Amos 6:1

Inleiding

In dit hoofdstuk is geen enkel lichtpuntje te vinden, geen straal van hoop. Alles is donkergekleurd door de zonde en het oordeel. Ook klinkt er geen oproep om de HEERE te zoeken, zoals in het vorige hoofdstuk. Toch is deze zwarte schildering uiteindelijk nog door God gegeven om het volk alsnog tot het besef te brengen van het hopeloze van hun situatie en hen wakker te laten schrikken, zodat ze zich bekeren.

Het lijkt op de prediking die van de eerste verzen van de Bijbel uitgaat. Eerst is er duisternis, alles lijkt hopeloos. Dan spreekt God de woorden: “Laat er licht zijn!” (Gn 1:2-3). Dat doet God hier nog niet, maar wel aan het einde van dit boek.

Valse gerustheid

Onverschrokken stelt Amos het valse vertrouwen van de leiders van Israël aan de kaak. De speerpunt van zijn boodschap is gericht op de voornaamsten, de rijke bovenlaag, de leidinggevende figuren van stad en koninkrijk. Zij dragen een bijzondere verantwoordelijkheid. Tot hen komt het huis van Israël, het volk, om rechtsgeschillen te behandelen. Van hen verwacht het volk hulp en raad.

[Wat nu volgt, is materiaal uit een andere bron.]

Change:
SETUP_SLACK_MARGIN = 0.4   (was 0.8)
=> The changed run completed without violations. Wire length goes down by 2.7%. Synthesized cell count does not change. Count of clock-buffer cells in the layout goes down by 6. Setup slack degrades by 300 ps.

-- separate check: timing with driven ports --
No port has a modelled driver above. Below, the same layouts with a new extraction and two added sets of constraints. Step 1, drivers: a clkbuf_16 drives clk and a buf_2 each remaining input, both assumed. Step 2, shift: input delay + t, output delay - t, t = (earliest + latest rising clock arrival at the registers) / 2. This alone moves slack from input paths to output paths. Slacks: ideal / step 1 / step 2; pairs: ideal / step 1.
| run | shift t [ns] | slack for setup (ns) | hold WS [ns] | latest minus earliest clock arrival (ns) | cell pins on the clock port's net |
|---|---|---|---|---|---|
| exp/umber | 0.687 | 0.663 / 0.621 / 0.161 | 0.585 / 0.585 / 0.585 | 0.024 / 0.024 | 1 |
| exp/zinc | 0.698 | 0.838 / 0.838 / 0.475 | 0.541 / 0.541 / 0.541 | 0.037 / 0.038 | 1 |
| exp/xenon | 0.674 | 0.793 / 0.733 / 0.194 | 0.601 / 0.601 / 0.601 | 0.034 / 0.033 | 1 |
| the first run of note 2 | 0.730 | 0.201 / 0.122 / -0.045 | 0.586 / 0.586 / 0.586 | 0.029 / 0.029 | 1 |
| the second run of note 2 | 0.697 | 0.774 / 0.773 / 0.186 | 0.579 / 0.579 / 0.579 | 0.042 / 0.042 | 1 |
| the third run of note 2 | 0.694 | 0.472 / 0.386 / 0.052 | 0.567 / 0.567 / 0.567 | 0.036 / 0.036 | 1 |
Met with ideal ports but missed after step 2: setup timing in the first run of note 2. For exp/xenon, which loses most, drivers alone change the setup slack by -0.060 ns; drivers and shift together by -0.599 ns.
From an optimization exercise on the open Yosys and OpenROAD flow, aimed at small area, a short achievable clock period and few clock cycles per item; shortcuts taken in it are not production practice.
RTL that was checked went through simulation tests only; none was proved equivalent to the original.
The clock input has no modelled driver; a real chip could not lean on it and would need a root buffer or a full tree.
Power figures rest on the tool's default switching activity, not on a simulated workload.

==> v17: inputs <==
==> flow/design.v <==
module AEC(clk, rst, ascii_in, ready, valid, result);
input clk;
input rst;
input ready;
input [7:0] ascii_in;
output valid;
output [6:0] result;
localparam [3:0] OP_NOP  = 4'b0000;     
localparam [3:0] OP_EQ   = 4'b0010;
localparam [3:0] OP_LP   = 4'b0001;     
localparam [3:0] OP_LPT  = 4'b0011;     
localparam [3:0] OP_RP   = 4'b0100;
localparam [3:0] OP_MUL  = 4'b0110;
localparam [3:0] OP_ADD  = 4'b1000;
localparam [3:0] OP_SUB  = 4'b1001;
reg       c_dig;
reg [3:0] c_v;
wire is_eq  = ~c_dig & (c_v == OP_EQ);
wire is_lp  = ~c_dig & ~c_v[3] & c_v[0];
wire is_lpt = ~c_dig & ~c_v[3] & c_v[1] & c_v[0];
wire is_rp  = ~c_dig & (c_v == OP_RP);
wire is_as  = ~c_dig & c_v[3];
wire is_sub = ~c_dig & c_v[3] & c_v[0];
wire is_open = ~c_dig & ~c_v[3] & ~c_v[2] & (c_v[0] | ~c_v[1]);   
wire a_grp = ~ascii_in[6] & ~ascii_in[4];           
wire a_num = ~ascii_in[6] &  ascii_in[4] & ~(ascii_in[3] & ascii_in[2]);
wire a_eq  = ~ascii_in[6] &  ascii_in[4] &   ascii_in[3] & ascii_in[2];
wire a_dig = ascii_in[6] | a_num;
wire [3:0] a_val = ascii_in[6] ? ascii_in[3:0] + 4'd9 : ascii_in[3:0];
reg  [3:0] a_op;
always @* begin
    case (ascii_in[2:0])
        3'b000:  a_op = is_open ? OP_LPT : OP_LP;
        3'b001:  a_op = OP_RP;
        3'b010:  a_op = OP_MUL;
        3'b011:  a_op = OP_ADD;
        default: a_op = OP_SUB;
    endcase
    if (!a_grp)
        a_op = a_eq ? OP_EQ : OP_NOP;
end
reg       out_v;
reg       clr;
always @(posedge clk) begin
    if (rst || is_eq || out_v) begin
        c_dig <= 1'b0;
        c_v   <= OP_NOP;
    end else begin
        c_dig <= a_dig;
        c_v   <= a_dig ? a_val : a_op;
    end
end
reg [6:0] S, M;
reg [6:0] mark;                  
reg [1:0] sp;                    
reg [6:0] DS0, DS1, DS2;         
reg [6:0] DK1, DK2;
reg [6:0] K;
wire [6:0] ctxK = (sp == 2'd1) ? 7'd1 : (sp == 2'd2) ? DK1 : DK2;
wire [6:0] ctxS = (sp == 2'd1) ? DS0 : (sp == 2'd2) ? DS1 : DS2;
wire [6:0] sum  = S + M;
wire [6:0] pp0 = c_v[0] ? M : 7'd0;
wire [6:0] pp1 = c_v[1] ? {M[5:0], 1'b0} : 7'd0;
wire [6:0] pp2 = c_v[2] ? {M[4:0], 2'b0} : 7'd0;
wire [6:0] pp3 = c_v[3] ? {M[3:0], 3'b0} : 7'd0;
wire [6:0] prod = (pp0 + pp1) + (pp2 + pp3);
wire push = is_lp & ~is_lpt;
wire pop  = is_rp & ~mark[0];
always @(posedge clk) begin
    if (clr) begin
        S <= 7'd0;
        M <= 7'd1;
        K <= 7'd1;
        sp <= 2'd0;
    end else begin
        if (c_dig)
            M <= prod;
        if (is_eq)
            S <= sum;
        if (is_as) begin
            S <= sum;
            M <= is_sub ? -K : K;
        end
        if (push) begin
            S <= 7'd0;
            K <= M;
            sp <= sp + 2'd1;
        end
        if (is_rp) begin
            S <= pop ? ctxS : 7'd0;
            M <= sum;
        end
        if (pop) begin
            sp <= sp - 2'd1;
            K <= ctxK;
        end
    end
end
always @(posedge clk) begin
    if (is_lp)
        mark <= {mark[5:0], is_lpt};
    else if (is_rp)
        mark <= {1'b0, mark[6:1]};
end
always @(posedge clk) begin
    if (push) begin
        if (sp == 2'd0) DS0 <= S;
        if (sp == 2'd1) begin DS1 <= S; DK1 <= K; end
        if (sp == 2'd2) begin DS2 <= S; DK2 <= K; end
    end
end
always @(posedge clk) begin
    out_v <= is_eq & ~rst;
    clr <= is_eq | rst;
end
assign valid = out_v;
assign result = S;
endmodule
What follows belongs to an exercise in optimizing a design on an open flow for small area and a short achievable clock period; a production flow would make more cautious choices.
No functional check of the RTL was part of any run shown here.

File: run.sh
#!/bin/bash
# synth_recipe.tcl (not shown) runs the flow's synth.tcl, then flattens the netlist and writes it again
# the make line also repeats each setting of config.mk as NAME=value (left out here)
make -C /OpenROAD-flow-scripts/flow DESIGN_CONFIG=/design/flow/config.mk WORK_HOME=/design/flow/orfs CLKGATE_MAP_FILE= SYNTH_SCRIPT=/design/flow/synth_recipe.tcl finish
File: config.mk
export PLATFORM = sky130hd
export DESIGN_NAME = datapathB_behavioral
export DESIGN_NICKNAME = datapathB_behavioral
export VERILOG_FILES = /design/flow/design.v
export SDC_FILE = /design/flow/constraint.sdc
export NUM_CORES = 4
export LEC_CHECK = 0
export CAP_MARGIN = 20
export CORE_MARGIN = 2
export CORE_UTILIZATION = 40
export SLEW_MARGIN = 20
File: constraint.sdc
create_clock -name core_clock -period 6.0 [get_ports {CLK}]
set_input_delay 1.2000 -clock core_clock [delete_from_list [all_inputs] [get_ports {CLK}]]
set_output_delay 1.2000 -clock core_clock [all_outputs]
set_load 0.01 [all_outputs]
Context: an optimization exercise on an open-source flow, tuned for small area and a short achievable clock period. The choices shown serve that exercise and are no tape-out recipe.
RTL that was checked went through simulation tests only; none was proved equivalent to the original.

==> build 66: inputs <==
## DSP
module DSP(A,B,C,D,CLK,CARRYIN,OPMODE,BCIN,RSTA,RSTB,RSTM,RSTP,RSTC,RSTD,RSTCARRYIN,RSTOPMODE,
          CEA,CEB,CEM,CEP,CEC,CED,CECARRYIN,CEOPMODE,PCIN,BCOUT,PCOUT,P,M,CARRYOUT,CARRYOUTF);
export LEC_CHECK = 0
export CAP_MARGIN = 20
export CORE_MARGIN = 2
export CORE_UTILIZATION = 55
export SETUP_SLACK_MARGIN = 4.1
export SLEW_MARGIN = 20
export SYNTH_HIERARCHICAL = 1
export SYNTH_MINIMUM_KEEP_SIZE = 0
create_clock -name core_clock -period 8.0 [get_ports {CLK}]
standard.sh (not shown) runs the stock make flow with config.mk's settings and CLKGATE_MAP_FILE= SYNTH_SCRIPT=/design/flow/synth_recipe.tcl, a recipe that flattens the netlist after the stock synthesis.
==> flow/flow/run.sh <==
#!/bin/bash
# Standard layout with two changes: the port buffers are plain buf_1 cells
# instead of the default delay buffers, and ABC maps for a lighter load, so
# that it picks the smaller cell sizes and leaves sizing to the resizer.
export BUFFER_PORTS_ARGS="-buffer_cell sky130_fd_sc_hd__buf_1"
bash standard.sh ABC_LOAD_IN_FF=0.2 finish > standard.log 2>&1
==> inputs of trial 59, as changes to build 66 <==
--- a/flow/design.v
+++ b/flow/design.v
@@ -1922,15 +1922,15 @@
     assign M = mprod;
     reg [47:0] X, Zr;
     always @(*) begin
         case (OP_r[1:0])
         2'd0: X = 48'd0;
         2'd1: X = {{12{mprod[35]}}, mprod};
         2'd2: X = P_r;
-        default: X = {D_r[11:0], A_r, B_r};
+        default: X = {D_r[11:0], (A_r & {18{~A_z}}), B_r};
         endcase
         Zr = (OP_r[3:2] == 2'd2) ? P_r : (OP_r[3:2] == 2'd3) ? (C_r & {48{~C_z}}) : 48'd0;
     end
     wire [47:0] Z;
     wire zpc = (OP_r[3:2] == 2'd1);
     dsp_ao21 u_z0 (.a(PCIN[0]), .s(zpc), .r(Zr[0]), .y(Z[0]));
     dsp_ao21 u_z1 (.a(PCIN[1]), .s(zpc), .r(Zr[1]), .y(Z[1]));
@@ -2794,17 +2794,18 @@
     wire [47:0] psum = {pp_s_47, pp_s_46, pp_s_45, pp_s_44, pp_s_43, pp_s_42, pp_s_41, pp_s_40, pp_s_39, pp_s_38, pp_s_37, pp_s_36, pp_s_35, pp_s_34, pp_s_33, pp_s_32, pp_s_31, pp_s_30, pp_s_29, pp_s_28, pp_s_27, pp_s_26, pp_s_25, pp_s_24, pp_s_23, pp_s_22, pp_s_21, pp_s_20, pp_s_19, pp_s_18, pp_s_17, pp_s_16, pp_s_15, pp_s_14, pp_s_13, pp_s_12, pp_s_11, pp_s_10, pp_s_9, pp_s_8, pp_s_7, pp_s_6, pp_s_5, pp_s_4, pp_s_3, pp_s_2, pp_s_1, pp_s_0};
     wire cout = pp_g7_48;
     always @(posedge CLK) begin
         if (RSTD) D_r <= 18'd0; else if (CED) D_r <= D;
         if (RSTC) C_z <= 1'b1; else if (CEC) C_z <= 1'b0;
         if (CEC) C_r <= C;
         if (RSTOPMODE) OP_r <= 8'd0; else if (CEOPMODE) OP_r <= OPMODE;
-        if (RSTA) A_r <= 18'd0; else if (CEA) A_r <= A;
+        if (RSTA) A_z <= 1'b1; else if (CEA) A_z <= 1'b0;
+        if (CEA) A_r <= A;
         if (RSTB) B_r <= 18'd0; else if (CEB) B_r <= B_n;
-        if (RSTM) begin MS_r <= {35{1'b0}}; MC_r <= {27{1'b0}}; end
+        if (RSTM | (CEM & A_z)) begin MS_r <= {35{1'b0}}; MC_r <= {27{1'b0}}; end
         else if (CEM) begin MS_r <= row0; MC_r <= row1; end
         if (RSTCARRYIN) begin CYI_r <= 1'b0; CYO_r <= 1'b0; end
         else if (CECARRYIN) begin CYI_r <= OP_r[5]; CYO_r <= cout; end
         if (RSTP) P_r <= 48'd0; else if (CEP) P_r <= psum;
     end
     assign P = P_r;
     assign PCOUT = P_r;
- TNS_END_PERCENT: default -> 0
==> inputs of trial 55, as changes to build 66 <==
--- a/flow/design.v
+++ b/flow/design.v
@@ -1922,15 +1922,15 @@
     assign M = mprod;
     reg [47:0] X, Zr;
     always @(*) begin
         case (OP_r[1:0])
         2'd0: X = 48'd0;
         2'd1: X = {{12{mprod[35]}}, mprod};
         2'd2: X = P_r;
-        default: X = {D_r[11:0], A_r, B_r};
+        default: X = {D_r[11:0], (A_r & {18{~A_z}}), B_r};
         endcase
         Zr = (OP_r[3:2] == 2'd2) ? P_r : (OP_r[3:2] == 2'd3) ? (C_r & {48{~C_z}}) : 48'd0;
     end
     wire [47:0] Z;
     wire zpc = (OP_r[3:2] == 2'd1);
     dsp_ao21 u_z0 (.a(PCIN[0]), .s(zpc), .r(Zr[0]), .y(Z[0]));
     dsp_ao21 u_z1 (.a(PCIN[1]), .s(zpc), .r(Zr[1]), .y(Z[1]));
@@ -2794,17 +2794,18 @@
     wire [47:0] psum = {pp_s_47, pp_s_46, pp_s_45, pp_s_44, pp_s_43, pp_s_42, pp_s_41, pp_s_40, pp_s_39, pp_s_38, pp_s_37, pp_s_36, pp_s_35, pp_s_34, pp_s_33, pp_s_32, pp_s_31, pp_s_30, pp_s_29, pp_s_28, pp_s_27, pp_s_26, pp_s_25, pp_s_24, pp_s_23, pp_s_22, pp_s_21, pp_s_20, pp_s_19, pp_s_18, pp_s_17, pp_s_16, pp_s_15, pp_s_14, pp_s_13, pp_s_12, pp_s_11, pp_s_10, pp_s_9, pp_s_8, pp_s_7, pp_s_6, pp_s_5, pp_s_4, pp_s_3, pp_s_2, pp_s_1, pp_s_0};
     wire cout = pp_g7_48;
     always @(posedge CLK) begin
         if (RSTD) D_r <= 18'd0; else if (CED) D_r <= D;
         if (RSTC) C_z <= 1'b1; else if (CEC) C_z <= 1'b0;
         if (CEC) C_r <= C;
         if (RSTOPMODE) OP_r <= 8'd0; else if (CEOPMODE) OP_r <= OPMODE;
-        if (RSTA) A_r <= 18'd0; else if (CEA) A_r <= A;
+        if (RSTA) A_z <= 1'b1; else if (CEA) A_z <= 1'b0;
+        if (CEA) A_r <= A;
         if (RSTB) B_r <= 18'd0; else if (CEB) B_r <= B_n;
-        if (RSTM) begin MS_r <= {35{1'b0}}; MC_r <= {27{1'b0}}; end
+        if (RSTM | (CEM & A_z)) begin MS_r <= {35{1'b0}}; MC_r <= {27{1'b0}}; end
         else if (CEM) begin MS_r <= row0; MC_r <= row1; end
         if (RSTCARRYIN) begin CYI_r <= 1'b0; CYO_r <= 1'b0; end
         else if (CECARRYIN) begin CYI_r <= OP_r[5]; CYO_r <= cout; end
         if (RSTP) P_r <= 48'd0; else if (CEP) P_r <= psum;
     end
     assign P = P_r;
     assign PCOUT = P_r;
- CAP_MARGIN: 20 -> 5
- SLEW_MARGIN: 20 -> 5
==> inputs of trial 69, as changes to build 66 <==
--- a/flow/design.v
+++ b/flow/design.v
@@ -1922,15 +1922,15 @@
     assign M = mprod;
     reg [47:0] X, Zr;
     always @(*) begin
         case (OP_r[1:0])
         2'd0: X = 48'd0;
         2'd1: X = {{12{mprod[35]}}, mprod};
         2'd2: X = P_r;
-        default: X = {D_r[11:0], A_r, B_r};
+        default: X = {D_r[11:0], (A_r & {18{~A_z}}), B_r};
         endcase
         Zr = (OP_r[3:2] == 2'd2) ? P_r : (OP_r[3:2] == 2'd3) ? (C_r & {48{~C_z}}) : 48'd0;
     end
     wire [47:0] Z;
     wire zpc = (OP_r[3:2] == 2'd1);
     dsp_ao21 u_z0 (.a(PCIN[0]), .s(zpc), .r(Zr[0]), .y(Z[0]));
     dsp_ao21 u_z1 (.a(PCIN[1]), .s(zpc), .r(Zr[1]), .y(Z[1]));
@@ -2794,17 +2794,18 @@
     wire [47:0] psum = {pp_s_47, pp_s_46, pp_s_45, pp_s_44, pp_s_43, pp_s_42, pp_s_41, pp_s_40, pp_s_39, pp_s_38, pp_s_37, pp_s_36, pp_s_35, pp_s_34, pp_s_33, pp_s_32, pp_s_31, pp_s_30, pp_s_29, pp_s_28, pp_s_27, pp_s_26, pp_s_25, pp_s_24, pp_s_23, pp_s_22, pp_s_21, pp_s_20, pp_s_19, pp_s_18, pp_s_17, pp_s_16, pp_s_15, pp_s_14, pp_s_13, pp_s_12, pp_s_11, pp_s_10, pp_s_9, pp_s_8, pp_s_7, pp_s_6, pp_s_5, pp_s_4, pp_s_3, pp_s_2, pp_s_1, pp_s_0};
     wire cout = pp_g7_48;
     always @(posedge CLK) begin
         if (RSTD) D_r <= 18'd0; else if (CED) D_r <= D;
         if (RSTC) C_z <= 1'b1; else if (CEC) C_z <= 1'b0;
         if (CEC) C_r <= C;
         if (RSTOPMODE) OP_r <= 8'd0; else if (CEOPMODE) OP_r <= OPMODE;
-        if (RSTA) A_r <= 18'd0; else if (CEA) A_r <= A;
+        if (RSTA) A_z <= 1'b1; else if (CEA) A_z <= 1'b0;
+        if (CEA) A_r <= A;
         if (RSTB) B_r <= 18'd0; else if (CEB) B_r <= B_n;
-        if (RSTM) begin MS_r <= {35{1'b0}}; MC_r <= {27{1'b0}}; end
+        if (RSTM | (CEM & A_z)) begin MS_r <= {35{1'b0}}; MC_r <= {27{1'b0}}; end
         else if (CEM) begin MS_r <= row0; MC_r <= row1; end
         if (RSTCARRYIN) begin CYI_r <= 1'b0; CYO_r <= 1'b0; end
         else if (CECARRYIN) begin CYI_r <= OP_r[5]; CYO_r <= cout; end
         if (RSTP) P_r <= 48'd0; else if (CEP) P_r <= psum;
     end
     assign P = P_r;
     assign PCOUT = P_r;
==> flow/flow/run.sh (replaced) <==
#!/bin/bash
# Standard layout with two changes: the port buffers are plain buf_1 cells
# instead of the default delay buffers, and ABC maps for a lighter load, so
# that it picks the smaller cell sizes and leaves sizing to the resizer.
export BUFFER_PORTS_ARGS="-buffer_cell sky130_fd_sc_hd__buf_1"
bash standard.sh ABC_LOAD_IN_FF=1 finish > standard.log 2>&1
- GPL_ROUTABILITY_DRIVEN: default -> 0
==> comparison <==
- Of build 66 and trial 59, trial 59 has the higher flip-flop and latch count (gap 1).
- First-iteration DRC count: trial 69 > build 66 > trial 59 > trial 55.
- Global-route usage: build 66 > trial 69 > trial 59 > trial 55.
- In die area, trial 69 and build 66 hardly differ.
- Of trial 55 and trial 59, trial 59 has the higher sequential share of layout area (gap 0.39 points).
For build 66, only the layout was checked, not whether the RTL still works.

-- re-timing with driven ports --
The results above use ideal ports. As a check the final layouts listed here were re-extracted and re-timed, cells and wires unchanged.
Step 1: set_driving_cell puts a clkbuf_16 on CLK and a buf_2 on each other input, an assumption about the parent block.
Step 2 also shifts input and output timing later by t, the mid clock arrival at the registers, as if the neighbouring blocks saw the same clock.
Three values: ideal ports, drivers, drivers and shift; two values: the first two.
| run | shift t [ns] | setup slack, ns | worst setup path after step 2 | worst register clock-pin slew, ns | cell pins on the clock port's net |
|---|---|---|---|---|---|
| build 66 | 0.625 | 3.878 / 3.878 / 3.727 | input to register | 0.07 / 0.07 | 1 |
| trial 59 | 0.639 | 4.061 / 4.000 / 3.640 | input to register | 0.06 / 0.06 | 1 |
| trial 55 | 0.625 | 4.021 / 3.966 / 3.673 | input to register | 0.07 / 0.07 | 1 |
| trial 69 | 0.613 | 4.092 / 4.034 / 3.672 | input to register | 0.06 / 0.06 | 1 |
After both steps setup and hold are still met in every run listed. For trial 59, which loses most, drivers alone change the setup slack by -0.061 ns; drivers and shift together by -0.421 ns.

Maar het zijn sterke benen die de weelde kunnen dragen. Het is moeilijk om voornaam te zijn, zonder daarop trots te zijn. Aan hun rijkdom en hoge positie menen ze ook nog eens de zegen van God te kunnen afmeten. In plaats van ootmoedig maakt het hen hoogmoedig en zelfverzekerd. Hun rust is die van de rijke dwaas over wie de Heer Jezus in een van Zijn gelijkenissen spreekt (Lk 12:13-21).

Amos spreekt ook over Sion. Het is net alsof hij daarmee wil voorkomen dat Samaria zich van zijn prediking zal afmaken door te zeggen: ‘Kijk naar jezelf, waar je vandaan komt; net of dáár alles zo goed is.’ Amos reageert daarop door wat hij hier zegt. Hij heeft daar ook oog voor. In het afwijken van God is er geen onderscheid tussen de leiders van de beide rijken. Zo kunnen ook wij redenen zoeken om ons onder de prediking van het Woord dat tot ons komt, uit te werken.

Israël wordt hier de “de voornaamste van de volken” genoemd. Israël is het voornaamste volk onder alle volken. Vergelijk Amalek dat “de voornaamste van de heidenvolken” wordt genoemd omdat het als eerste heidenvolk vijandig tegen Israël optreedt (Nm 24:20). Israël heeft deze plaats niet aan zichzelf te danken, maar aan Gods verkiezing (Dt 7:7-8; Am 3:2; Jr 2:3; Ez 19:5; 2Sm 7:23). Maar hoe onwaardig hebben ze zich gedragen, zodat ze in plaats van de kop de staart zijn geworden.

De “zorgelozen in Sion” duidt de toestand aan waarin zoveel belijders onder Gods volk zich ook heden ten dage bevinden. Er is geen enkele werking van het geweten, geen enkele oefening van het geloof, geen enkel vragen naar de wil van God. Ze hebben geen oor voor de speciale boodschap. Aan belangstelling voor een wandel in de waarheid ontbreekt het hun volledig. Zij die zich veilig voelen op de berg van Samaria, ontlenen dit gevoel aan hun eigen inspanningen. Ze zullen flink hebben geïnvesteerd in middelen die hun dit gevoel hebben gegeven.

Als het aan hen ligt, zal de vijand bij hen geen voet aan de grond krijgen. Wie praat er trouwens over oordeel? Het zonnetje schijnt, er is geen vuiltje aan de lucht. Ze hebben wel van oordeel gehoord, maar het zal hun tijd wel duren (Am 6:3). Doemdenkers zijn er genoeg. Daar moet je je niet mee inlaten. Ze zullen erachter komen dat alle maatregelen en natuurlijke voordelen geen bescherming bieden tegen het oordeel van God.